Popatrzyłem na wzgórze położone kilkaset metrów od nas, potem na towarzysza, po czym pognałem przed siebie, znaleźć jakikolwiek kamień. Gdy w końcu odkopałem jakiś spod śniegu, wróciłem czym prędzej na miejsce i położyłem go przed sobą na ziemi.
- Jak miały na imię? - uśmiechnął się przebiegle ptak.
- Co...? - trochę zbity z tropu położyłem uszy po sobie.
- Te wilki - Mundurek znów usiadł pod drzewem.
- Eeeee... - zaciąłem się, przestając cokolwiek rozumieć.
- Widzisz, mój mały przyjacielu - spojrzał w ziemię - musisz się nauczyć jeszcze jednej rzeczy. Ufać mi w każdej sytuacji. Jeśli mówię, żebyś zapamiętał te imiona, lepiej zrób to następnym razem.
Spuściłem wzrok.
- Może jednak coś sobie przypomnisz?
- Es... - zmrużyłem oczy - igrek dwieście czterdzieści?
- Dalej?
- Drugi to coś tam trzysta siedemdziesiąt... dziewięćdziesiąt! Trzysta dziewięćdziesiąt coś.
- Zet jot trzysta dziewięćdziesiąt dwa.
- Tak, a trzeci... coś siedemdziesiąt coś.
- To z pewnością - mruknął - de siedemdziesiąt. Prawie dobrze. Musisz nauczyć się zapamiętywać szczegóły. Popracujemy nad tym.
- Dobrze, lecz nadal nie rozumiem, co to ma do taktyki - podszedłem do niego z żądaniem wyjaśnienia mi tych kwestii.
- Najpierw powinno się zacząć od ćwiczenia umysłu jako takiego, żeby mieć na czym ćwiczyć - odparł - inaczej nauka taktyki będzie bardziej sprawdzaniem tego, co już umiesz. Ale jeśli tak ci się śpieszy, powiedz mi proszę - pomyślał przez chwilę - taką rzecz... wyobraź sobie, że wieczorową porą wybierasz się na polowanie wraz z, powiedzmy, takim Zawilcem. Wiadomo, nocą wiele zwierząt wychodzi z lasu na otwartą przestrzeń, gdzie łatwiej je złapać. Tego zresztą nie będę cię uczył, masz to w genach. Stoicie na łące nad rzeką, trzydzieści metrów od granicy lasu i tropicie. Nagle od południowej strony, z gąszczu wyskakują dwa dużo większe od was, obce wilki, z wyraźnym zamiarem zaatakowania was. Co robisz?
- To chyba dosyć jasna sytuacja... - zastanowiłem się - powiadasz, wszystko dzieje się wieczorem?
- Tak jest - Mundus z rosnącym zadowoleniem pokiwał głową.

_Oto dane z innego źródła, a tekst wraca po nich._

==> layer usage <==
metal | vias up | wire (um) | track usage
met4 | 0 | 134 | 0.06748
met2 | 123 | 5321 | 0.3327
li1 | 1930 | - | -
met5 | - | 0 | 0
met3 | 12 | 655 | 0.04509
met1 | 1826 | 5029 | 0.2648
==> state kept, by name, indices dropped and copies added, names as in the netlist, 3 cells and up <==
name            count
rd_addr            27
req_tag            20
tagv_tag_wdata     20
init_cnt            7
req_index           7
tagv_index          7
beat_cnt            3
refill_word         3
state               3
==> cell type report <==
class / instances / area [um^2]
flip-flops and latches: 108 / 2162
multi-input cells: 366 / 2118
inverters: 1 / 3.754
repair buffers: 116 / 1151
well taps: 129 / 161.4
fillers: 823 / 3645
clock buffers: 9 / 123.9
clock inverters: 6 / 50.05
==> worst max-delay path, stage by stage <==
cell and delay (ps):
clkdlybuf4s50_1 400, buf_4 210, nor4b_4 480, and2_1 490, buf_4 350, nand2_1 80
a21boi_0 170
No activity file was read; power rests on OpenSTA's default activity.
`config.mk`:
```
export PLATFORM = sky130hd
export DESIGN_NAME = csr_unit
export DESIGN_NICKNAME = d
export VERILOG_FILES = /design/src/rtl/csr_pkg.sv /design/src/rtl/csr_counter.sv /design/src/rtl/csr_unit.sv
export SDC_FILE = /design/constraint.sdc
export NUM_CORES = 1
export LEC_CHECK = 0
export BUFFER_PORTS_ARGS = -buffer_cell sky130_fd_sc_hd__clkbuf_2
export CORE_UTILIZATION = 30
export CTS_CLUSTER_DIAMETER = 100
export CTS_CLUSTER_SIZE = 8
export DETAILED_ROUTE_END_ITERATION = 6
export PLACE_DENSITY = 0.57
export SLEW_MARGIN = 5
export SYNTH_ARGS = -nofsm -noshare
export SYNTH_HDL_FRONTEND = slang
export SYNTH_SLANG_ARGS = --single-unit
```
`constraint.sdc`:
```
create_clock -name clk -period 12.1 [get_ports clk]
set_clock_uncertainty 0.05 [all_clocks]
set_input_delay 2.42 -clock clk [delete_from_list [all_inputs] [get_ports clk]]
set_output_delay 2.42 -clock clk [all_outputs]
set_load 0.02 [all_outputs]
```
$ cat src/rtl/alu_pkg.sv
// rtl/alu_pkg.sv - opcode constants, writeback FSM states and write-op decode for alu_writeback
package alu_pkg;

  localparam logic [2:0] OP_ADD = 3'b010;
  localparam logic [2:0] OP_SUB = 3'b011;
  localparam logic [2:0] OP_MUL = 3'b100;
  localparam logic [2:0] OP_DIV = 3'b101;
  localparam logic [2:0] OP_SHL = 3'b110;

  typedef enum logic [1:0] {
    IDLE = 2'd0,
    WR1  = 2'd1,
    WR2  = 2'd2
  } wb_state_t;

  function automatic logic is_write_op(input logic [2:0] op);
    return (op == OP_ADD) || (op == OP_SUB) || (op == OP_MUL) ||
           (op == OP_DIV) || (op == OP_SHL);
  endfunction

endpackage

$ cat src/rtl/alu_writeback_if.sv
// rtl/alu_writeback_if.sv - execute-to-writeback result handshake
interface alu_writeback_if #(
  parameter int DATA_W = 16,
  parameter int ADDR_W = 4,
  parameter int OP_W   = 3
) ();

  logic              InValid;
  logic              InReady;
  logic [OP_W-1:0]   InOp;
  logic [DATA_W-1:0] InRes1;
  logic [DATA_W-1:0] InRes2;
  logic              InZero;
  logic [ADDR_W-1:0] InDestA;
  logic [ADDR_W-1:0] InDestB;

  modport master (
    output InValid, InOp, InRes1, InRes2, InZero, InDestA, InDestB,
    input  InReady
  );

  modport slave (
    input  InValid, InOp, InRes1, InRes2, InZero, InDestA, InDestB,
    output InReady
  );

endinterface

$ cat src/rtl/alu_writeback.sv
// rtl/alu_writeback.sv - registered ALU result stage driving the register-file write port
// Optional macro WB_BYPASS_EN adds the operand-forwarding outputs.
module alu_writeback
  import alu_pkg::*;
#(
  parameter int DATA_W = 16,
  parameter int ADDR_W = 4,
  parameter int OP_W   = 3
) (
  input  logic              Clk,
  input  logic              Reset,
  alu_writeback_if.slave    ex,
  output logic              RegWrEn,
  output logic [ADDR_W-1:0] RegWrAddr,
  output logic [DATA_W-1:0] RegWrData,
  output logic              ZeroFlag
`ifdef WB_BYPASS_EN
  ,
  output logic              FwdValid,
  output logic [ADDR_W-1:0] FwdAddr,
  output logic [DATA_W-1:0] FwdData,
  output logic [ADDR_W-1:0] FwdAddr2,
  output logic [DATA_W-1:0] FwdData2
`endif
);

  wb_state_t         state_q, state_d;
  logic              div_q, div_d;
  logic              wr_en_q, wr_en_d;
  logic [ADDR_W-1:0] wr_addr_q, wr_addr_d;
  logic [DATA_W-1:0] wr_data_q, wr_data_d;
  logic              zero_q, zero_d;
  logic [DATA_W-1:0] rem_q, rem_d;
  logic [ADDR_W-1:0] destb_q, destb_d;
  logic              accept;

  // Only the quotient cycle of a DIV blocks: the remainder write owns the port next cycle.
  assign ex.InReady = !((state_q == WR1) && div_q);
  assign accept     = ex.InValid && ex.InReady;

  always_comb begin
    state_d   = state_q;
    div_d     = div_q;
    wr_en_d   = wr_en_q;
    wr_addr_d = wr_addr_q;
    wr_data_d = wr_data_q;
    zero_d    = zero_q;
    rem_d     = rem_q;
    destb_d   = destb_q;

    if ((state_q == WR1) && div_q) begin
      state_d   = WR2;
      div_d     = 1'b0;
      wr_en_d   = 1'b1;
      wr_addr_d = destb_q;
      wr_data_d = rem_q;
    end else if (accept) begin
      zero_d = ex.InZero;
      if (is_write_op(ex.InOp)) begin
        state_d   = WR1;
        div_d     = (ex.InOp == OP_DIV);
        wr_en_d   = 1'b1;
        wr_addr_d = ex.InDestA;
        wr_data_d = ex.InRes1;
        if (ex.InOp == OP_DIV) begin
          rem_d   = ex.InRes2;
          destb_d = ex.InDestB;
        end
      end else begin
        state_d = IDLE;
        div_d   = 1'b0;
        wr_en_d = 1'b0;
      end
    end else begin
      state_d = IDLE;
      div_d   = 1'b0;
      wr_en_d = 1'b0;
    end
  end

  always_ff @(posedge Clk or negedge Reset) begin
    if (!Reset) begin
      state_q   <= IDLE;
      div_q     <= 1'b0;
      wr_en_q   <= 1'b0;
      wr_addr_q <= '0;
      wr_data_q <= '0;
      zero_q    <= 1'b0;
      rem_q     <= '0;
      destb_q   <= '0;
    end else begin
      state_q   <= state_d;
      div_q     <= div_d;
      wr_en_q   <= wr_en_d;
      wr_addr_q <= wr_addr_d;
      wr_data_q <= wr_data_d;
      zero_q    <= zero_d;
      rem_q     <= rem_d;
      destb_q   <= destb_d;
    end
  end

  assign RegWrEn   = wr_en_q;
  assign RegWrAddr = wr_addr_q;
  assign RegWrData = wr_data_q;
  assign ZeroFlag  = zero_q;

`ifdef WB_BYPASS_EN
  // The second pair exposes the pending remainder while the quotient is being written.
  assign FwdValid = wr_en_q;
  assign FwdAddr  = wr_addr_q;
  assign FwdData  = wr_data_q;
  assign FwdAddr2 = destb_q;
  assign FwdData2 = rem_q;
`endif

endmodule

$ cat src/flat_wrapper.sv
// flat-port wrapper written by rule: the top's interface ports become plain ports
module alu_writeback_flat import alu_pkg::*;
#(
  parameter int DATA_W = 16,
  parameter int ADDR_W = 4,
  parameter int OP_W   = 3
)
  (Clk, Reset, RegWrEn, RegWrAddr, RegWrData, ZeroFlag, ex_InValid, ex_InOp, ex_InRes1, ex_InRes2, ex_InZero, ex_InDestA, ex_InDestB, ex_InReady);
  alu_writeback_if #(.DATA_W(DATA_W), .ADDR_W(ADDR_W), .OP_W(OP_W)) ex_i ();
  input  logic Clk;
  input  logic Reset;
  output logic RegWrEn;
  output logic [ADDR_W-1:0] RegWrAddr;
  output logic [DATA_W-1:0] RegWrData;
  output logic ZeroFlag;
  input wire logic [$bits(ex_i.InValid)-1:0] ex_InValid;
  input wire logic [$bits(ex_i.InOp)-1:0] ex_InOp;
  input wire logic [$bits(ex_i.InRes1)-1:0] ex_InRes1;
  input wire logic [$bits(ex_i.InRes2)-1:0] ex_InRes2;
  input wire logic [$bits(ex_i.InZero)-1:0] ex_InZero;
  input wire logic [$bits(ex_i.InDestA)-1:0] ex_InDestA;
  input wire logic [$bits(ex_i.InDestB)-1:0] ex_InDestB;
  output wire logic [$bits(ex_i.InReady)-1:0] ex_InReady;
  assign ex_i.InValid = ex_InValid;
  assign ex_i.InOp = ex_InOp;
  assign ex_i.InRes1 = ex_InRes1;
  assign ex_i.InRes2 = ex_InRes2;
  assign ex_i.InZero = ex_InZero;
  assign ex_i.InDestA = ex_InDestA;
  assign ex_i.InDestB = ex_InDestB;
  assign ex_InReady = ex_i.InReady;
  alu_writeback #(.DATA_W(DATA_W), .ADDR_W(ADDR_W), .OP_W(OP_W)) u_core (.Clk(Clk), .Reset(Reset), .ex(ex_i), .RegWrEn(RegWrEn), .RegWrAddr(RegWrAddr), .RegWrData(RegWrData), .ZeroFlag(ZeroFlag));
endmodule
$ cat config.mk
export PLATFORM = sky130hd
export DESIGN_NAME = alu_writeback_flat
export DESIGN_NICKNAME = d
export VERILOG_FILES = /design/src/rtl/alu_pkg.sv /design/src/rtl/alu_writeback_if.sv /design/src/rtl/alu_writeback.sv /design/src/flat_wrapper.sv
export SDC_FILE = /design/constraint.sdc
export NUM_CORES = 1
export LEC_CHECK = 0
export ABC_AREA = 0
export CORE_ASPECT_RATIO = 1.5
export CORE_UTILIZATION = 40
export DETAILED_ROUTE_END_ITERATION = 6
export PLACE_DENSITY = 0.72
export SLEW_MARGIN = 20
export SYNTH_ARGS = -nofsm -noshare
export SYNTH_HDL_FRONTEND = slang
export SYNTH_SLANG_ARGS = --single-unit
$ cat constraint.sdc
create_clock -name Clk -period 3.35 [get_ports Clk]
set_input_delay 0.5025 -clock Clk [delete_from_list [all_inputs] [get_ports Clk]]
set_output_delay 0.5025 -clock Clk [all_outputs]
set_load 0.02 [all_outputs]
==> flow_summary_export.csv, run 1 <==
group,metric,value,unit
outcome,status,"completed",
global_route,grt_overflow_total,0,
global_route,grt_use_total,19.9,%
synthesis,synthDistinctLibCells,19,
sta,hold_viol_final,0,
pwr,power.density,480,nW/um2
synthesis,synthCells,175,
floorplanning,die-area,5440,um2
floorplanning,rows,31,
clock_tree,cts_root_buffer,"clkbuf_8",
clock_tree,cts_buffer_depth,2,
global_route,grt_use_met2,31.0,%
route,drcViolationCount,0,
clock_tree,htreeDepth,2,
route,drt_first_pass_iters,4,
global_route,grt_first_pass_wirelength,8110,um
floorplanning,core,4890,um2
global_route,grt_pass1_vias,1638,
finish,drive_gt1_share,13.9,%
route,wirelength,4980,um
route,wl_per_cell,16.4,um
setup_path,r2r-start,"u_core.state_q[1]",
synthesis,syn_area,2060,um2
clock_tree,cts_hold_buf,0,
placed_design,placed_cells,296,
route,dr_total_vias,1645,
sta,max_freq,404,MHz
setup_path,worst_setup_path_start_kind,"register",
run,maxCapViolCount,0,
clock_tree,post_cts_resized,0,
synthesis,synth_area_per_cell,11.8,um2
setup_path,endpoint_kind,"output port",
setup_path,worstPathMaxFanout,24,
finish,fin_nets,284,
route,drt_iter0_drc,50,
clock_tree,clk_pin_slew,0.08,ns
floorplanning,die_y,89.8,um
route,viasPerCell,5.41,
global_route,grt_busiest_layer,"met2",
placed_design,place_area,2760,um2
setup_path,r2r_slack,1.34,ns
pwr,p_leak,1.23,nW
placed_design,place_congestion,0.826,
finish,final_cell_mix,"clkdlybuf4s50_1 (68), dfrtp_1 (45), o21ai_0 (21)",
global_route,grt_max_degree,46,
synthesis,ys_seq_area_share,54.7,%
clock_tree,post_cts_buffers,0,
floorplanning,start_util,42.1,%
setup_path,cp.arrival,1.98,ns
synthesis,yosysTopAreaCellShare,54.7,%
synthesis,yosysTopAreaCell,"dfrtp_1",
sta,fin_ws,0.872,ns
synthesis,synth_top_cells_by_area,"dfrtp_1 (55%), mux2_4 (14%), a41oi_1 (8.5%), o21ai_0 (5.4%), a21oi_1 (4.9%)",
sta,rsz0062_at_grt,"false",
global_route,antenna_found_initial,0,
sta,fin_worst_skew,0.00695,ns
route,ant_nets,0,
global_route,use_met3,3.88,%
finish,finalInstanceArea,2840,um2
setup_path,worstPathRequired,2.85,ns
synthesis,ys_seq_elements,45,
clock_tree,cts_tree,"done",
placed_design,dp_hpwl,3260,um
placed_design,io_buffers,69,
sta,setup_violations,0,
pwr,power,1.36,mW
placed_design,dp_slack,1.06,ns
global_route,grt_util_met1,26.4,%
finish,fillCellCount,439,
pwr,ir_worst_vdd,0.309,mV
finish,antenna_cells,0,
setup_path,rr_endpoint,"u_core.rem_q[15]",
sta,fin_setup_tns,0,ns
hold_path,hold_path_class,"input port to async pin",
setup_path,reg2regPathDepth,5,
floorplanning,dieWidth,60.6,um
sta,fin_crit_sh,74.0,%
clock_tree,clkSinkCount,45,
synthesis,synth_nets,222,
sta,slew_viol_final,0,
finish,syn_to_final_growth,38.1,%
synthesis,yosys_warnings,0,
clock_tree,numCtsBuffers,5,
setup_path,critical_path_class,"register to output port",
finish,final_common_cell,"clkdlybuf4s50_1",
sta,slew_headroom,48.5,%
sta,fin_crit,2.48,ns
setup_path,crit_start,"u_core.state_q[1]",
clock_tree,clk_latency,0.29,ns
floorplanning,io_pins,70,
finish,final_cell_count_no_fill,304,
sta,worst_pin_slew,0.770,ns
-- sequential cells by signal, indices dropped and copies added, names as in the netlist --
name / count
u_core.RegWrEn: 1
u_core.RegWrAddr: 4
u_core.ZeroFlag: 1
u_core.state_q: 2
u_core.RegWrData: 16
u_core.rem_q: 16
u_core.div_q: 1
u_core.destb_q: 4
-- worst max-delay path: stages (launching register included) --
cell	delay (ns)
dfrtp_1	0.37
and3b_1	0.20
buf_4	0.27
clkinv_4	0.25
clkdlybuf4s50_1	0.60
-- Yosys cell counts (all sizes together) --
cell / n
dfrtp: 45
o21ai: 22
mux2: 21
a21oi: 20
a41oi: 20
nor2: 20
clkbuf: 12
buf: 5
and3b: 2
nand3: 2
and3: 1
clkinv: 1
inv: 1
nand2: 1
nor3: 1
or2: 1
-- per-layer routing --
| metal | routed length (um) | part of all wire (%) |
|---|---|---|
| met1 | 2040 | 41 |
| met3 | 204 | 4.1 |
| met4 | 127 | 2.6 |
| met2 | 2600 | 52 |
| met5 | 0 | 0 |
-- stage by stage --
stage	hold WS [ns]	utilization, %
floorplan	0.207	-
global placement	0.490	56.5
detailed placement	0.493	56.5
CTS	0.408	58.1
global route	0.239	58.1
finish	0.196	58.1
-- where the power goes --
group | total, mW | internal, mW | switching [mW]
Sequential | 0.692 | 0.638 | 0.0540
Combinational | 0.357 | 0.212 | 0.145
Clock | 0.316 | 0.148 | 0.168
Total | 1.36 | 0.999 | 0.366
-- layout make-up --
type	count	area, um2	share of cell area, %
Sequential cell	45	1130	39.6
Multi-Input combinational cell	111	830	29.2
Timing Repair Buffer	72	711	25.0
Tap cell	66	82.6	2.91
Clock buffer	8	80.1	2.82
Inverter	2	12.5	0.440
-- how the worst max path moves through the flow --
stage / endpoint / slack (ns) / cells past startpoint
after detailed placement: u_core.RegWrData[9] / 1.06 / 4
after global routing: ex_InReady / 0.79 / 4
final: ex_InReady / 0.87 / 4
after CTS: ex_InReady / 0.87 / 4
after floorplan: ex_InReady / 1.94 / 4
after global placement: u_core.RegWrAddr[3] / 1.12 / 4
-- cells by family (layout without fill, tap and decap cells) --
logic type / Yosys count / count (layout) / share of synthesized area [%]
compound gates: 62 / 62 / 18.7
flops: 45 / 45 / 54.7
simple gates: 28 / 28 / 6.63
mux: 21 / 21 / 15.0
buf+inv: 19 / 82 / 4.93
Power figures use the tool's default switching activity.
==> inputs of run 2 (changes only) <==
==> constraint.sdc (replaced) <==
create_clock -name Clk -period 2.4 [get_ports Clk]
set_input_delay 0.36 -clock Clk [delete_from_list [all_inputs] [get_ports Clk]]
set_output_delay 0.36 -clock Clk [all_outputs]
set_load 0.02 [all_outputs]
==> run 2 against run 1 <==
  * Power is 41% higher
  * Sequential cell count unchanged
  * Sequential power up 39%
==> flow_summary_export.csv, run 2 (same netlist as run 1, synthesis figures left out) <==
group,metric,value,unit
setup_path,rr_endpoint,"u_core.rem_q[15]",
route,drt_first_pass_iters,4,
route,drt_iter0_drc,51,
setup_path,reg2regPathDepth,4,
route,dr_total_vias,1599,
placed_design,io_buffers,69,
clock_tree,clkSinkCount,45,
finish,antenna_cells,0,
sta,fin_crit,2.09,ns
pwr,pwr-share-seq,50.1,%
global_route,grt_overflow_total,0,
floorplanning,dieWidth,60.6,um
finish,final_cell_mix,"clkdlybuf4s50_1 (68), dfrtp_1 (45), o21ai_0 (21)",
pwr,clkPwrFrac,23.5,%
floorplanning,io_pins,70,
setup_path,cp.arrival,1.73,ns
pwr,power.density,668,nW/um2
clock_tree,post_cts_buffers,0,
finish,final_cell_count_no_fill,309,
finish,finalInstanceArea,2880,um2
sta,hold_viol_final,0,
floorplanning,rows,31,
sta,worst_pin_slew,0.427,ns
floorplanning,die-area,5440,um2
clock_tree,clk_pin_slew,0.08,ns
placed_design,placed_cells,300,
setup_path,critical_path_class,"register to output port",
placed_design,dp_hpwl,3480,um
global_route,grt_max_degree,31,
finish,drive_gt1_share,15.6,%
route,viasPerCell,5.17,
sta,slew_viol_final,0,
finish,final_common_cell,"clkdlybuf4s50_1",
setup_path,worst_setup_path_start_kind,"register",
pwr,intPower,1.40,mW
clock_tree,htreeDepth,2,
run,maxCapViolCount,0,
clock_tree,clk_latency,0.29,ns
clock_tree,cts_root_buffer,"clkbuf_8",
placed_design,place_congestion,0.789,
outcome,status,"completed",
clock_tree,post_cts_resized,0,
sta,fin_worst_skew,0.00741,ns
setup_path,worstPathMaxFanout,24,
clock_tree,cts_tree,"done",
pwr,ir_worst_vdd,0.485,mV
floorplanning,die_y,89.8,um
global_route,grt_pass1_vias,1599,
finish,regArea,1130,um2
setup_path,worstPathRequired,2.04,ns
route,wl_per_cell,16.4,um
clock_tree,numCtsBuffers,5,
route,ant_nets,0,
setup_path,r2r_slack,0.66,ns
placed_design,place_area,2790,um2
sta,rsz0062_at_grt,"false",
finish,multi_input_area,830,um2
hold_path,hold_path_class,"input port to async pin",
pwr,power.switching,0.527,mW
floorplanning,start_util,42.1,%
pwr,switching_share,27.4,%
global_route,grt_use_total,20.0,%
global_route,antenna_found_initial,0,
sta,fin_crit_sh,87.0,%
finish,fin_nets,289,
floorplanning,core,4890,um2
route,drcViolationCount,0,
global_route,grt_first_pass_wirelength,8150,um
route,wirelength,5060,um
sta,setup_violations,0,
pwr,pwr-share-comb,26.4,%
sta,slew_headroom,71.5,%
sta,fin_setup_tns,0,ns
finish,fillCellCount,439,
sta,max_freq,479,MHz
pwr,p_leak,1.25,nW
setup_path,endpoint_kind,"output port",
clock_tree,cts_hold_buf,1,
finish,syn_to_final_growth,40.1,%
clock_tree,cts_buffer_depth,2,
setup_path,r2r-start,"u_core.state_q[1]",
-- run 2: area by class of cell --
type / instances / area share (%)
Clock buffer: 7 / 2.65
Clock inverter: 1 / 0.260
Inverter: 2 / 0.434
Multi-Input combinational cell: 111 / 28.8
Sequential cell: 45 / 39.1
Tap cell: 66 / 2.86
Timing Repair Buffer: 77 / 26.0
-- run 2: power groups by stage --
stage               Combinational (mW)  Clock, mW  Sequential, mW
finish                           0.508      0.453           0.965
global route                     0.541      0.497           0.982
CTS                              0.512      0.465           0.965
detailed placement               0.509          0           0.979
global placement                 0.500          0           0.975
floorplan                        0.201          0            1.03
-- run 2: per-stage QoR --
step	util, %	power, mW	hold slack (ns)	worst slack [ns]
2_1_floorplan	-	1.23	0.0644	1.02
4_1_cts	59.0	1.94	0.513	0.300
3_5_place_dp	57.1	1.49	0.279	0.384
6_report	59.0	1.92	0.505	0.313
3_3_place_gp	57.1	1.48	0.283	0.415
5_1_grt	59.0	2.02	0.530	0.229
-- run 2: per-layer routing --
| metal | global-route usage [%] | vias to the layer above | wire (um) |
|---|---|---|---|
| met4 | 7.77 | 0 | 117 |
| met2 | 32.5 | 51 | 2730 |
| met5 | 0 | - | 0 |
| met3 | 2.45 | 9 | 182 |
| met1 | 26.6 | 762 | 2020 |
| li1 | - | 777 | - |
-- run 2: worst max path at each step --
stage,startpoint,to,depth (start not counted)
after floorplan,u_core.state_q[1],u_core.destb_q[3],6
final,u_core.state_q[1],ex_InReady,3
after CTS,u_core.state_q[1],ex_InReady,3
after global placement,ex_InOp[2],u_core.rem_q[2],4
after detailed placement,ex_InOp[1],u_core.rem_q[0],4
after global routing,u_core.state_q[1],ex_InReady,3
-- run 2: worst max-delay path, cell delays in order, from the launching register on --
cell             delay, ns
dfrtp_1               0.36
and3b_1               0.28
clkinv_4              0.20
clkdlybuf4s50_1       0.59
==> RTL edit 1, RTL diff (settings of run 2) <==
`DATA_W` is set to 16 in 3 places; all go to 20.
--- a/src/rtl/alu_writeback_if.sv
+++ b/src/rtl/alu_writeback_if.sv
@@ -1,5 +1,5 @@
 // rtl/alu_writeback_if.sv - execute-to-writeback result handshake
 interface alu_writeback_if #(
-  parameter int DATA_W = 16,
+  parameter int DATA_W = 20,
   parameter int ADDR_W = 4,
   parameter int OP_W   = 3
--- a/src/rtl/alu_writeback.sv
+++ b/src/rtl/alu_writeback.sv
@@ -4,5 +4,5 @@
   import alu_pkg::*;
 #(
-  parameter int DATA_W = 16,
+  parameter int DATA_W = 20,
   parameter int ADDR_W = 4,
   parameter int OP_W   = 3
--- a/src/flat_wrapper.sv
+++ b/src/flat_wrapper.sv
@@ -2,5 +2,5 @@
 module alu_writeback_flat import alu_pkg::*;
 #(
-  parameter int DATA_W = 16,
+  parameter int DATA_W = 20,
   parameter int ADDR_W = 4,
   parameter int OP_W   = 3
Ports: changed (resized RegWrData, ex_InRes1 and ex_InRes2); port bits go from 70 to 82. The function was not compared with the original's and may differ.
==> RTL edit 1 against run 2 <==
  * Final area rose by 16%
  * Power grew 16%
  * Routed wire length rose by 19%
  * Area after synthesis up 17%
  * Sequential cell count up 8
  * Cell count is 14% higher
  * Clock power grew 9.7%
  * First-iteration DRC count increased by 140%
  * Critical path depth did not move
  * Worst setup slack got worse by 0.038 ns
  * Count of clock-buffer cells in the layout did not move
  * Highest routed layer unchanged
==> RTL edit 1: results (changes against run 2) <==
Global-route wire length before repair -> 9630 um (+18%)
Filler cells -> 520 (+18%)
Critical path's top delay family -> buffers and inverters
DR iter-0 viols -> 124 (+140%)
CP peak stage delay -> 0.60 ns
GR Overflow Total -> 0 (unchanged)
Flop-to-flop setup slack -> 0.59 ns (-0.07 ns)
Cts repair resizes -> 0 (unchanged)
Hold crit path type -> input port to async pin
Yosys cell types -> 20 (+1)
Peak supply drop -> 0.000373 V (-23%)
Max Buffers Root-to-Sink -> 2 (unchanged)
Mapped Nets -> 261 (+18%)
Largest net degree at the start of global routing -> 54 (+74%)
I/O Buffers -> 81 (+17%)
Post-DP HPWL -> 3910 um (+12%)
Root Driver -> clkbuf_8
Crit path launch -> u_core.state_q[1]
Via count -> 1935 (+21%)
Worst skew pair latency -> 0.30 ns
Sequential share of the synthesized area -> 55.1% (+0.35 points)
Drt pass-1 iters -> 4 (unchanged)
Slowest CP cell -> clkdlybuf4s50_1
All-layer global routing usage -> 20.1% (+0.049 points)
Final net count -> 335 (+16%)
Async S/R FF share, synth -> 100% (unchanged)
Top cells by area, synth -> dfrtp_1 (55%), mux2_4 (12%), a41oi_1 (8.7%)
N_diodes -> 0 (unchanged)
Routed wire length -> 6030 um (+19%)
CTS Buf Count -> 5 (unchanged)
Reg-to-reg critical path endpoint -> u_core.rem_q[1]
CP Capture Point -> ex_InReady
Commonest cells in the netlist -> dfrtp_1 (53), o21ai_0 (25), a21oi_1 (24), a41oi_1 (24), nor2_1 (24)
Max_slew headroom -> 34.0% (-38 points)
Pleak -> 1.44 nW (+15%)
CP max FO -> 28 (+17%)
Startpoint types -> flop
Run status -> complete, no violations
Postcts setup bufs -> 0 (unchanged)
Htree depth -> 2 (unchanged)
Share of layout cells above drive strength 1 -> 15.0% (-0.64 points)
Reg clk slew, reported paths -> 0.08 ns (about the same)
Cells on worst reg2reg path -> 4 (unchanged)
Initial antenna violation count -> 0 (unchanged)
RePlAce Congestion -> 0.763 (-3.3%)
Synth warnings -> 0 (unchanged)
Fin Clk Skew -> 0.00279 ns (-0.00462 ns)
Final setup margin -> 0.275 ns (-0.0381 ns)
Critical Path AT -> 1.77 ns (+0.04 ns)
## RTL edit 1: cell types whose count changed after synthesis
cell,before,now
dfrtp_1,45,53
a21oi_1,20,24
a41oi_1,20,24
mux2_2,2,6
nor2_1,20,24
buf_2,2,5
o21ai_0,22,25
o21ai_1,0,1
## RTL edit 1: stage by stage
step	cells	cell area (um2)
2_1_floorplan	206	2410
6_report	352	3350
3_5_place_dp	345	3260
3_3_place_gp	345	3260
4_1_cts	352	3350
5_1_grt	352	3350
## RTL edit 1: worst min path at each step
stage                     start                   end  slack, ns  cells after the start
after detailed placement  Reset  u_core.RegWrData[18]       0.38                      2
after CTS                 Reset   u_core.RegWrData[9]       0.05                      2
after global routing      Reset   u_core.RegWrData[9]       0.04                      2
after global placement    Reset        u_core.RegWrEn       0.37                      2
final                     Reset        u_core.RegWrEn       0.03                      2
after floorplan           Reset   u_core.RegWrAddr[0]       0.06                      0
## RTL edit 1: area by class of cell
type                            instances  area share, %
Sequential cell                        53           39.6
Clock buffer                            7           2.58
Timing Repair Buffer                   87           25.8
Multi-Input combinational cell        131           28.9
Tap cell                               72           2.69
Inverter                                2          0.374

- Zatem zostaje tylko jedna droga ucieczki, bo o walce nie można nawet myśleć. Jesteśmy mniejsi i słabsi, nie odkryliśmy też swoich mocy - chyba naprawdę wyczułem tą sytuację. Zastanowiłem się jeszcze przez chwilę, przeanalizowałem wszystkie opcje i odrzekłem - od południa nadciąga zagrożenie. Nie możemy uciekać na północ, bo tam łąka ciągnie się niemal do Skrytego Lasu. Tam nie uciekamy. nie możemy również biec do lasu, na wschód.
- Dlaczego?
- Ponieważ jesteśmy od niego oddaleni o trzydzieści metrów. W takiej sytuacji wyciągamy łapy i prędziutko, nie oglądając się za siebie lecimy do wsi, bo jest stanowczo bliżej.
Mundurek uśmiechnął się i kiwnął głową, czekając na moje dalsze słowa.
- Jest jeszcze jeden powód - dokończyłem - ogień - popatrzyłem na niego niepewnie.
- Oczywiście, chodzi o ogień.
- Jest wieczór. We wsi pełno jest ognia i światła. Wilki są obce, nie należą do WSC. Boją się ludzi i wszystkiego co od nich pochodzi.
- Masz rację, wygląda na to, że ładnie wszystko przemyślałeś.
- Tak mówisz? - ucieszyłem się.
- Jak najbardziej - westchnął - no i wystarczy. W końcu jesteśmy tu po to, by skupić się na fizycznym rozwoju. Taktyką zajmiemy się później. Teraz wracamy do biegania.